Adjunctive medications in patients receiving thrombolytic therapy: a multicenter prospective assessment. The Virginia Multicenter Thrombolytic Study Group

OBJECTIVE: To describe the use of adjunctive therapies in patients with acute myocardial infarction receiving thrombolytic agents. DESIGN: Data were collected prospectively by the study-site investigator or the emergency department physician caring for the patient. Study participation did not influence thrombolytic regimen selection or the adjunctive therapies ordered. SETTING: Thirteen Virginia hospitals representing a cross-section of hospitals in the state. Eleven are urban medical centers; four have graduate medical education programs. PARTICIPANTS: Patients were included in the study if the decision to administer thrombolytic therapy was made in the emergency department. MAIN OUTCOME MEASURES: Concomitant medications administered during the first six hours after initiation of thrombolytic therapy. RESULTS: Two hundred ten patients (aged 57 +/- 14.1 y) were evaluated.
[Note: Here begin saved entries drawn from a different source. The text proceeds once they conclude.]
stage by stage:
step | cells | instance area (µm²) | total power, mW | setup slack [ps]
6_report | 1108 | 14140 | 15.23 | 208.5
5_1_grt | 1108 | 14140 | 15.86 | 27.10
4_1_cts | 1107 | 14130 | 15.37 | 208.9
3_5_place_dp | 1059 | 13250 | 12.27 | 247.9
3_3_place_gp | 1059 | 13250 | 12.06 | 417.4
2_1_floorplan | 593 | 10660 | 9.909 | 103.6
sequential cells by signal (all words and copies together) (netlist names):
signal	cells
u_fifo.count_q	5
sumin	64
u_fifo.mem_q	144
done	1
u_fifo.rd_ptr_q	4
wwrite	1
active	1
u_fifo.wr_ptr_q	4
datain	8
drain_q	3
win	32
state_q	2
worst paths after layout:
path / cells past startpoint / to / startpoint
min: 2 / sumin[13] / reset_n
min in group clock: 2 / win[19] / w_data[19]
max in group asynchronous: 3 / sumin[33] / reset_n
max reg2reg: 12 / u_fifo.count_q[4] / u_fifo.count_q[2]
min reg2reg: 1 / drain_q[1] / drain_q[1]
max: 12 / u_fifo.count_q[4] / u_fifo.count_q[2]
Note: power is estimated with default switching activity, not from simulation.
===== src/rtl/rf_write_arbiter.sv =====
// Register-file write port owner: pipeline writeback vs matrix bytes.
// A 32-bit matrix word is written as four bytes to consecutive registers.
module rf_write_arbiter
   import rf_write_arbiter_pkg::*;
#(
   parameter int STARVE_LIMIT = 4,
   parameter int NUM_REGS     = 8
) (
   input  logic                clk,
   input  logic                reset_n,
   input  logic                mat_valid,
   output logic                mat_ready,
   input  logic [31:0]         mat_data,
   input  logic [REG_AW-1:0]   mat_base,
   input  logic                pipe_we,
   input  logic [REG_AW-1:0]   pipe_waddr,
   input  logic [7:0]          pipe_wdata,
   output logic                pipe_stall,
   output logic                rf_we,
   output logic [REG_AW-1:0]   rf_waddr,
   output logic [7:0]          rf_wdata,
   output logic                busy,
   output logic [NUM_REGS-1:0] pending_mask,
   output logic                mat_done
);

   state_e            state;
   gnt_e              gnt;
   logic [31:0]       word;
   logic [REG_AW-1:0] base;
   logic [1:0]        idx;
   logic [REG_AW-1:0] mat_addr;
   logic [7:0]        mat_byte;
   logic              take;
   logic              last;
   logic              in_write;

   assign in_write  = (state == WRITE);
   assign mat_ready = (state == IDLE);
   assign take      = mat_valid && mat_ready;
   assign mat_addr  = base + REG_AW'(idx);
   assign mat_byte  = word[{idx, 3'b000} +: 8];
   assign last      = (idx == 2'(BYTES_PER_WORD - 1));

   // Pipeline wins unless stalled; otherwise the matrix byte goes.
   always_comb begin
      gnt = GNT_NONE;
      if (in_write) begin
         gnt = (pipe_we && !pipe_stall) ? GNT_PIPE : GNT_MAT;
      end else if (pipe_we) begin
         gnt = GNT_PIPE;
      end
   end

   rf_starve_counter #(
      .STARVE_LIMIT (STARVE_LIMIT)
   ) u_starve (
      .clk     (clk),
      .reset_n (reset_n),
      .pending (in_write),
      .lost    (in_write && gnt == GNT_PIPE),
      .won     (gnt == GNT_MAT),
      .stall   (pipe_stall)
   );

   // Word capture, byte sequencing, pending set and completion pulse.
   always_ff @(posedge clk or negedge reset_n) begin
      if (!reset_n) begin
         state        <= IDLE;
         word         <= '0;
         base         <= '0;
         idx          <= '0;
         busy         <= 1'b0;
         pending_mask <= '0;
         mat_done     <= 1'b0;
      end else begin
         mat_done <= 1'b0;
         case (state)
            IDLE: begin
               if (take) begin
                  word         <= mat_data;
                  base         <= mat_base;
                  idx          <= '0;
                  busy         <= 1'b1;
                  pending_mask <= NUM_REGS'(word_mask(mat_base));
                  state        <= WRITE;
               end
            end
            WRITE: begin
               if (gnt == GNT_MAT) begin
                  pending_mask[mat_addr] <= 1'b0;
                  idx <= idx + 2'd1;
                  if (last) begin
                     state    <= IDLE;
                     busy     <= 1'b0;
                     mat_done <= 1'b1;
                  end
               end
            end
         endcase
      end
   end

   // Registered write port; address and data hold when idle.
   always_ff @(posedge clk or negedge reset_n) begin
      if (!reset_n) begin
         rf_we    <= 1'b0;
         rf_waddr <= '0;
         rf_wdata <= '0;
      end else begin
         rf_we <= 1'b0;
         unique case (gnt)
            GNT_PIPE: begin
               rf_we    <= 1'b1;
               rf_waddr <= pipe_waddr;
               rf_wdata <= pipe_wdata;
            end
            GNT_MAT: begin
               rf_we    <= 1'b1;
               rf_waddr <= mat_addr;
               rf_wdata <= mat_byte;
            end
            default: rf_we <= 1'b0;
         endcase
      end
   end

endmodule


===== config.mk =====
export PLATFORM = sky130hd
export DESIGN_NAME = rf_write_arbiter
export DESIGN_NICKNAME = d
export VERILOG_FILES = /design/src/rtl/rf_write_arbiter_pkg.sv /design/src/rtl/rf_write_arbiter_starve.sv /design/src/rtl/rf_write_arbiter.sv
export SDC_FILE = /design/constraint.sdc
export NUM_CORES = 1
export LEC_CHECK = 0
export BUFFER_PORTS_ARGS = -buffer_cell sky130_fd_sc_hd__buf_2
export CAP_MARGIN = 20
export CORE_MARGIN = 3
export CORE_UTILIZATION = 41
export CTS_BUF_LIST = sky130_fd_sc_hd__clkbuf_4 sky130_fd_sc_hd__clkbuf_8
export DETAILED_ROUTE_END_ITERATION = 8
export GPL_ROUTABILITY_DRIVEN = 0
export PLACE_DENSITY = 0.7
export SLEW_MARGIN = 20
export SYNTH_ARGS = -nofsm -noshare
export SYNTH_HDL_FRONTEND = slang
export SYNTH_SLANG_ARGS = --single-unit
export TNS_END_PERCENT = 50

===== constraint.sdc =====
create_clock -name clk -period 2.1 [get_ports clk]
set_input_delay 0.105 -clock clk [delete_from_list [all_inputs] [get_ports clk]]
set_output_delay 0.105 -clock clk [all_outputs]
set_load 0.05 [all_outputs]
Ninety-five percent of these patients were treated with tissue plasminogen activator, 3 percent received anisoylated plasminogen streptokinase activator complex, and 2 percent received streptokinase. Ninety-one percent of the patients also received heparin, the most commonly used adjunctive medication; 77 percent concomitantly received lidocaine; 62 percent received aspirin; and only 19 percent received a beta-blocker. CONCLUSIONS: Our data provide a reference point for future studies to determine factors that influence the selection of adjunctive agents for treating patients with acute myocardial infarction receiving thrombolytics.